Yet another arrest has resulted from intemperate, but not specifically threatening, anti-authoritarian scribblings on Facebook. In a case evoking the brief detention of former marine Brandon Raub, who was later released by a quite annoyed judge, Matthew Michael, of Indiana, faces charges of transmitting threats in interstate comments for fiery Facebook posts that "were directed at natural persons, namely DEA agents, law enforcement officers, and government personnel."
[...]
Matthew Michael's social-media steam-venting wouldn't seem to rise to Brandenburg's level of gun-brandishing Klansmen rallying to bluster violence against that broad swathe of the population of which they disapproved, Neither, by any means, did Brandon Raub's broad condemnation of the establishment and the government. You'd think, then, that Michael would enjoy protection for his speech. Then again, the Klansmen threatened mere civilians, not federal officials.

It's obvious that officialdom is paying attention to what appears on Facebook, Twitter and other means of very rapid communications with a great many other people. Soap boxes and audiences have moved online, and the powers-that-be are testing the limits of what they have to tolerate in the new town square.

coastie
10-15-2012, 09:12 PM
Youtube, or it didn't happen. I'm being dead serious here. That's the only way we found out about Brandon Raub. Too bad the family members of the other 20,000 that were abducted in Virginia alone under similar circumstances didn't even do that.

In my happy place, citizens put down their cameras-and pick up their rifles and tell these agents NO- YOU ARE NOT TAKING THEM. And THEN put it on youtube. This has got to stop.

phill4paul
10-15-2012, 09:19 PM
Youtube, or it didn't happen. I'm being dead serious here. That's the only way we found out about Brandon Raub. Too bad the family members of the other 20,000 that were abducted in Virginia alone under similar circumstances didn't even do that.

In my happy place, citizens put down their cameras-and pick up their rifles and tell these agents NO- YOU ARE NOT TAKING THEM. And THEN put it on youtube. This has got to stop.

I share your happy space. I've found great resolve in deciding that CFC applies to myself and my own. I've always been a proponent of linear force continuum. However, since those who might do me and mine injury have adopted CFC then so be it. I would do a disservice to myself and mine by acting to less a degree. I didn't start it.

acptulsa
10-15-2012, 09:47 PM
Now that a combination of the New York City's transit system's inability to understand that some things shouldn't be advertised in a public space, together with that city's anti-vandalism laws, has proven beyond a shadow of a doubt that 'free' speech costs money, this only stands to reason. TwitBook costs nothing. A visit from the DEA will make you flat broke in a hurry. So, hey, this person has a right to speak. He paid for it. Dearly.

Anti Federalist
10-15-2012, 09:55 PM
Youtube, or it didn't happen. I'm being dead serious here. That's the only way we found out about Brandon Raub. Too bad the family members of the other 20,000 that were abducted in Virginia alone under similar circumstances didn't even do that.

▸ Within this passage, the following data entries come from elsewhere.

### config.mk
export PLATFORM = sky130hd
export DESIGN_NAME = failed_attempt_lockout_timer_core_flat
export DESIGN_NICKNAME = d
export VERILOG_FILES = /design/src/hdl/falt_pkg.sv /design/src/hdl/falt_if.sv /design/src/hdl/falt_delay.sv /design/src/hdl/failed_attempt_lockout_timer_core.sv /design/src/flat_wrapper.sv
export SDC_FILE = /design/constraint.sdc
export NUM_CORES = 1
export LEC_CHECK = 0
export BUFFER_PORTS_ARGS = -buffer_cell sky130_fd_sc_hd__buf_2
export CORE_AREA = 3 3 40 42
export DETAILED_ROUTE_END_ITERATION = 10
export DIE_AREA = 0 0 43 45
export GPL_ROUTABILITY_DRIVEN = 0
export SYNTH_ARGS = -nofsm -noshare
export SYNTH_HDL_FRONTEND = slang
export SYNTH_SLANG_ARGS = --single-unit
### constraint.sdc
create_clock -name i_clk -period 1.32 [get_ports i_clk]
set_clock_uncertainty 0.15 [all_clocks]
set_input_delay 0.264 -clock i_clk [delete_from_list [all_inputs] [get_ports i_clk]]
set_output_delay 0.264 -clock i_clk [all_outputs]
set_load 0.05 [all_outputs]
### src/hdl/falt_pkg.sv
// Package for the failed-attempt lockout timer: item types, opcodes, register
// indexes, reset values and the status/control structs between the core and
// the delay tracker. No dependencies.
`default_nettype none

package falt_pkg;

    // Time width default; the top level carries it as a parameter.
    localparam int TIME_BITS_DEF = 48;
    localparam int NOW_W         = 48;

    localparam logic [30:0] COUNT_MAX = 31'h7FFF_FFFF;
    localparam logic [31:0] U32_MAX   = 32'hFFFF_FFFF;

    // Opcodes
    typedef logic [1:0] t_opcode;
    localparam t_opcode OP_QUERY = 2'd0;
    localparam t_opcode OP_FAIL  = 2'd1;
    localparam t_opcode OP_RESET = 2'd2;

    // Configuration register indexes
    typedef logic [1:0] t_cfg_idx;
    localparam t_cfg_idx CFG_ENABLED       = 2'd0;
    localparam t_cfg_idx CFG_FREE_FAILURES = 2'd1;
    localparam t_cfg_idx CFG_DELAY_STEP    = 2'd2;
    localparam t_cfg_idx CFG_MAX_DELAY     = 2'd3;

    // Configuration reset values
    localparam logic        RST_ENABLED       = 1'b0;
    localparam logic [7:0]  RST_FREE_FAILURES = 8'd3;
    localparam logic [31:0] RST_DELAY_STEP    = 32'd300_000;
    localparam logic [31:0] RST_MAX_DELAY     = 32'd86_400_000;

    typedef struct packed {
        t_opcode          opcode;
        logic [NOW_W-1:0] now_ms;
    } t_in_item;

    typedef struct packed {
        logic [31:0] remaining_ms;
        logic        locked;
        logic [30:0] failure_count;
    } t_out_item;

    // Core -> delay tracker
    typedef struct packed {
        logic advance;   // failure counted, count moves up by one
        logic clear;     // count returns to zero
    } t_dly_ctl;

    // Delay tracker -> core
    typedef struct packed {
        logic        busy;     // recomputing after reset or a register write
        logic [31:0] d_cur;    // capped delay for the current count
        logic [31:0] d_next;   // capped delay for the count plus one
    } t_dly_sts;

endpackage

`default_nettype wire

### src/hdl/falt_if.sv
// Valid/ready stream interface for the lockout timer, payload type as a
// parameter. No dependencies.
`default_nettype none

interface falt_if #(
    parameter type T = logic
) ();
    logic valid;
    logic ready;
    T     data;

    modport source (output valid, output data, input ready);
    modport sink   (input valid, input data, output ready);
endinterface

`default_nettype wire

### src/hdl/falt_delay.sv
// Delay tracker: keeps the capped delay for the current and the next failure
// count, stepped by additions, rebuilt by one multiply after reset/config.
// Depends on falt_pkg.
`default_nettype none

module falt_delay (
    input  wire logic              i_clk,
    input  wire logic              i_rst_n,
    input  wire logic              i_cfg_we,
    input  wire logic [30:0]       i_fail_count,
    input  wire logic [7:0]        i_free_failures,
    input  wire logic [31:0]       i_delay_step,
    input  wire logic [31:0]       i_max_delay,
    input  wire falt_pkg::t_dly_ctl i_ctl,
    output falt_pkg::t_dly_sts     o_sts
);
    import falt_pkg::*;

    localparam logic [1:0] PH_IDLE = 2'd0;
    localparam logic [1:0] PH_MUL  = 2'd1;
    localparam logic [1:0] PH_LOAD = 2'd2;

    logic [1:0]  r_phase, n_phase;
    logic [63:0] r_prod;    // steps(count+1) * step, from the multiplier
    logic [63:0] r_pnext;   // uncapped delay for count+1
    logic [31:0] r_dcur;
    logic [31:0] r_dnext;

    logic [31:0] w_c2;
    logic        w_above;
    logic [31:0] w_k;
    logic [63:0] w_mul;
    logic [63:0] w_adv_p;
    logic [64:0] w_sub;
    logic [63:0] w_clr_p;
    logic [31:0] w_clr_dcur;

    function automatic logic [31:0] cap(input logic [63:0] p, input logic [31:0] m);
        return (p > {32'd0, m}) ? m : p[31:0];
    endfunction

    // count + 2 >= free_failures: count+1 is at or past the threshold
    assign w_c2    = {1'b0, i_fail_count} + 32'd2;
    assign w_above = w_c2 >= {24'd0, i_free_failures};
    assign w_k     = w_above ? (w_c2 - {24'd0, i_free_failures}) : '0;
    assign w_mul   = {32'd0, w_k} * {32'd0, i_delay_step};

    assign w_adv_p = w_above ? (r_pnext + {32'd0, i_delay_step}) : '0;
    assign w_sub   = {1'b0, r_prod} - {33'd0, i_delay_step};

    always_comb begin
        priority if (i_free_failures == 8'd0) begin
            w_clr_p = {31'd0, i_delay_step, 1'b0};
        end else if (i_free_failures == 8'd1) begin
            w_clr_p = {32'd0, i_delay_step};
        end else begin
            w_clr_p = '0;
        end
    end

    assign w_clr_dcur = (i_free_failures == 8'd0) ?
                        cap({32'd0, i_delay_step}, i_max_delay) : '0;

    always_comb begin
        unique case (r_phase)
            PH_MUL:  n_phase = PH_LOAD;
            PH_LOAD: n_phase = PH_IDLE;
            default: n_phase = PH_IDLE;
        endcase
        if (i_cfg_we) begin
            n_phase = PH_MUL;
        end
    end

    always_ff @(posedge i_clk) begin
        if (!i_rst_n) begin
            r_phase <= PH_MUL;
        end else begin
            r_phase <= n_phase;
        end
    end

    always_ff @(posedge i_clk) begin
        if (r_phase == PH_MUL) begin
            r_prod <= w_mul;
        end
        priority if (r_phase == PH_LOAD) begin
            r_pnext <= r_prod;
            r_dnext <= cap(r_prod, i_max_delay);
            r_dcur  <= w_sub[64] ? '0 : cap(w_sub[63:0], i_max_delay);
        end else if (i_ctl.advance) begin
            r_dcur  <= r_dnext;
            r_pnext <= w_adv_p;
            r_dnext <= cap(w_adv_p, i_max_delay);
        end else if (i_ctl.clear) begin
            r_dcur  <= w_clr_dcur;
            r_pnext <= w_clr_p;
            r_dnext <= cap(w_clr_p, i_max_delay);
        end else begin
            r_dcur  <= r_dcur;
        end
    end

    assign o_sts.busy   = r_phase != PH_IDLE;
    assign o_sts.d_cur  = r_dcur;
    assign o_sts.d_next = r_dnext;

endmodule

`default_nettype wire

### src/hdl/failed_attempt_lockout_timer_core.sv
// Failed-attempt lockout timer, top level. Depends on falt_pkg, falt_if and
// falt_delay.
`default_nettype none

// Lockout timer against guessing attacks. Each input item carries an opcode
// (query, record failure, reset failures) and the current time in ms; each
// item yields exactly one result item with the remaining lockout time, a
// locked flag and the failure count after the event. Throughput is one item
// per clock while the output is not stalled and the tracker is not busy: an
// item is registered in the input stage, where the whole update is done, and
// its result is then registered in the output register, which lets the next
// item enter the input stage while a result waits. The delay for the current
// and next count is kept precomputed by the delay tracker, so the per-item
// path is only adds and compares. After reset, and after every configuration
// write, the tracker rebuilds those delays with one multiply and then one
// load; input ready is low during that time and during the write cycle. Only
// the low TIME_BITS bits of now_ms are used (TIME_BITS 32..48).
module failed_attempt_lockout_timer_core #(
    parameter int TIME_BITS = falt_pkg::TIME_BITS_DEF
) (
    input  wire logic                   i_clk,
    input  wire logic                   i_rst_n,
    falt_if.sink                        i_in,
    falt_if.source                      o_out,
    input  wire logic                   i_cfg_we,
    input  wire falt_pkg::t_cfg_idx     i_cfg_idx,
    input  wire logic [31:0]            i_cfg_data
);
    import falt_pkg::*;

    localparam logic [TIME_BITS-1:0] TMAX = '1;

    // configuration
    logic        r_enabled;
    logic [7:0]  r_free_failures;
    logic [31:0] r_delay_step;
    logic [31:0] r_max_delay;

    // lockout state
    logic [30:0]          r_count, n_count;
    logic [TIME_BITS-1:0] r_start, n_start;
    logic [TIME_BITS-1:0] r_deadline, n_deadline;

    // input stage and output register
    logic      r_in_valid;
    t_in_item  r_in;
    logic      r_out_valid;
    t_out_item r_out;

    logic      w_out_free;
    logic      w_fire;
    logic      w_accept;

    t_dly_ctl  w_ctl;
    t_dly_sts  w_sts;

    logic [TIME_BITS-1:0] w_now;
    logic                 w_at_max;
    logic [31:0]          w_d_rec;
    logic [31:0]          w_d_sel;
    logic [TIME_BITS:0]   w_sum;
    logic                 w_sat;
    logic [TIME_BITS-1:0] w_new_deadline;
    logic [TIME_BITS-1:0] w_headroom;
    logic [31:0]          w_rem_restart;
    logic [TIME_BITS-1:0] w_diff;
    logic [31:0]          w_rem_live;
    logic [31:0]          w_rem;

    // ---------------- handshakes ----------------
    assign w_out_free  = !r_out_valid || o_out.ready;
    assign w_fire      = r_in_valid && w_out_free;
    assign i_in.ready  = (!r_in_valid || w_out_free) && !w_sts.busy && !i_cfg_we;
    assign w_accept    = i_in.valid && i_in.ready;
    assign o_out.valid = r_out_valid;
    assign o_out.data  = r_out;

    // ---------------- configuration ----------------
    always_ff @(posedge i_clk) begin
        if (!i_rst_n) begin
            r_enabled       <= RST_ENABLED;
            r_free_failures <= RST_FREE_FAILURES;
            r_delay_step    <= RST_DELAY_STEP;
            r_max_delay     <= RST_MAX_DELAY;
        end else if (i_cfg_we) begin
            unique case (i_cfg_idx)
                CFG_ENABLED:       r_enabled       <= i_cfg_data[0];
                CFG_FREE_FAILURES: r_free_failures <= i_cfg_data[7:0];
                CFG_DELAY_STEP:    r_delay_step    <= i_cfg_data;
                CFG_MAX_DELAY:     r_max_delay     <= i_cfg_data;
                default:           r_enabled       <= r_enabled;
            endcase
        end
    end

    // ---------------- delay tracker ----------------
    assign w_ctl.advance = w_fire && (r_in.opcode == OP_FAIL) && r_enabled && !w_at_max;
    assign w_ctl.clear   = w_fire && (r_in.opcode == OP_RESET);

    falt_delay u_delay (
        .i_clk           (i_clk),
        .i_rst_n         (i_rst_n),
        .i_cfg_we        (i_cfg_we),
        .i_fail_count    (r_count),
        .i_free_failures (r_free_failures),
        .i_delay_step    (r_delay_step),
        .i_max_delay     (r_max_delay),
        .i_ctl           (w_ctl),
        .o_sts           (w_sts)
    );

    // ---------------- per-item update ----------------
    assign w_now    = TIME_BITS'(r_in.now_ms);
    assign w_at_max = r_count == COUNT_MAX;
    // a saturated count keeps its delay
    assign w_d_rec  = w_at_max ? w_sts.d_cur : w_sts.d_next;
    assign w_d_sel  = (r_in.opcode == OP_FAIL) ? w_d_rec : w_sts.d_cur;

    // New lockout from now: deadline saturates at the top of the time range,
    // and then the remaining time is whatever headroom is left.
    assign w_sum          = {1'b0, w_now} + (TIME_BITS+1)'(w_d_sel);
    assign w_sat          = w_sum[TIME_BITS];
    assign w_new_deadline = w_sat ? TMAX : w_sum[TIME_BITS-1:0];
    assign w_headroom     = TMAX - w_now;
    assign w_rem_restart  = w_sat ? w_headroom[31:0] : w_d_sel;

    // Pending lockout, still running
    assign w_diff     = r_deadline - w_now;
    assign w_rem_live = (w_diff > TIME_BITS'(U32_MAX)) ? U32_MAX : w_diff[31:0];

    always_comb begin
        n_count    = r_count;
        n_start    = r_start;
        n_deadline = r_deadline;
        w_rem      = '0;
        unique case (r_in.opcode)
            OP_QUERY: begin
                if (r_enabled && (r_deadline != '0)) begin
                    priority if (w_sts.d_cur == '0) begin
                        n_start    = '0;
                        n_deadline = '0;
                    end else if (w_now < r_start) begin
                        // clock went backwards: full delay from now
                        n_start    = w_now;
                        n_deadline = w_new_deadline;
                        w_rem      = w_rem_restart;
                    end else if (w_now >= r_deadline) begin
                        n_start    = '0;
                        n_deadline = '0;
                    end else begin
                        w_rem      = w_rem_live;
                    end
                end
            end
            OP_FAIL: begin
                if (r_enabled) begin
                    n_count = w_at_max ? r_count : (r_count + 31'd1);
                    if (w_d_rec != '0) begin
                        n_start    = w_now;
                        n_deadline = w_new_deadline;
                        w_rem      = w_rem_restart;
                    end else begin
                        n_start    = '0;
                        n_deadline = '0;
                    end
                end
            end
            OP_RESET: begin
                n_count    = '0;
                n_start    = '0;
                n_deadline = '0;
            end
            default: begin
                n_count = r_count;
            end
        endcase
    end

    // ---------------- registers ----------------
    always_ff @(posedge i_clk) begin
        if (!i_rst_n) begin
            r_in_valid  <= 1'b0;
            r_out_valid <= 1'b0;
            r_count     <= '0;
            r_start     <= '0;
            r_deadline  <= '0;
        end else begin
            if (w_accept) begin
                r_in_valid <= 1'b1;
            end else if (w_fire) begin
                r_in_valid <= 1'b0;
            end
            if (w_fire) begin
                r_out_valid <= 1'b1;
                r_count     <= n_count;
                r_start     <= n_start;
                r_deadline  <= n_deadline;
            end else if (o_out.ready) begin
                r_out_valid <= 1'b0;
            end
        end
    end

    always_ff @(posedge i_clk) begin
        if (w_accept) begin
            r_in <= i_in.data;
        end
        if (w_fire) begin
            r_out.remaining_ms  <= w_rem;
            r_out.locked        <= w_rem != '0;
            r_out.failure_count <= n_count;
        end
    end

endmodule

`default_nettype wire

### src/flat_wrapper.sv
// flat-port wrapper written by rule: the top's interface ports become plain ports
module failed_attempt_lockout_timer_core_flat import falt_pkg::*;
#(
    parameter int TIME_BITS = falt_pkg::TIME_BITS_DEF
)
  (i_clk, i_rst_n, i_cfg_we, i_cfg_idx, i_cfg_data, i_in_valid, i_in_data, i_in_ready, o_out_valid, o_out_data, o_out_ready);
  falt_if i_in_i ();
  falt_if o_out_i ();
  input  wire logic i_clk;
  input  wire logic i_rst_n;
  input  wire logic i_cfg_we;
  input  wire falt_pkg::t_cfg_idx i_cfg_idx;
  input  wire logic [31:0] i_cfg_data;
  input wire logic [$bits(i_in_i.valid)-1:0] i_in_valid;
  input wire logic [$bits(i_in_i.data)-1:0] i_in_data;
  output wire logic [$bits(i_in_i.ready)-1:0] i_in_ready;
  output wire logic [$bits(o_out_i.valid)-1:0] o_out_valid;
  output wire logic [$bits(o_out_i.data)-1:0] o_out_data;
  input wire logic [$bits(o_out_i.ready)-1:0] o_out_ready;
  assign i_in_i.valid = i_in_valid;
  assign i_in_i.data = i_in_data;
  assign i_in_ready = i_in_i.ready;
  assign o_out_valid = o_out_i.valid;
  assign o_out_data = o_out_i.data;
  assign o_out_i.ready = o_out_ready;
  failed_attempt_lockout_timer_core #(.TIME_BITS(TIME_BITS)) u_core (.i_clk(i_clk), .i_rst_n(i_rst_n), .i_in(i_in_i), .o_out(o_out_i), .i_cfg_we(i_cfg_we), .i_cfg_idx(i_cfg_idx), .i_cfg_data(i_cfg_data));
endmodule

In my happy place, citizens put down their cameras-and pick up their rifles and tell these agents NO- YOU ARE NOT TAKING THEM. And THEN put it on youtube. This has got to stop.

I share your happy space as well.

Anti Federalist
10-15-2012, 10:05 PM
The standard in such cases is generally taken to be Brandenburg v. Ohio, in which the U.S. Supreme Court ruled:

[T]he constitutional guarantees of free speech and free press do not permit a State to forbid or proscribe advocacy of the use of force or of law violation except where such advocacy is directed to inciting or producing imminent lawless action and is likely to incite or produce such action.

MoneyWhereMyMouthIs2
10-16-2012, 04:13 AM
The standard in such cases is generally taken to be Brandenburg v. Ohio, in which the U.S. Supreme Court ruled:

[T]he constitutional guarantees of free speech and free press do not permit a State to forbid or proscribe advocacy of the use of force or of law violation except where such advocacy is directed to inciting or producing imminent lawless action and is likely to incite or produce such action.



By that definition, suggesting people vote for Obama or Romney would seem to meet that criteria.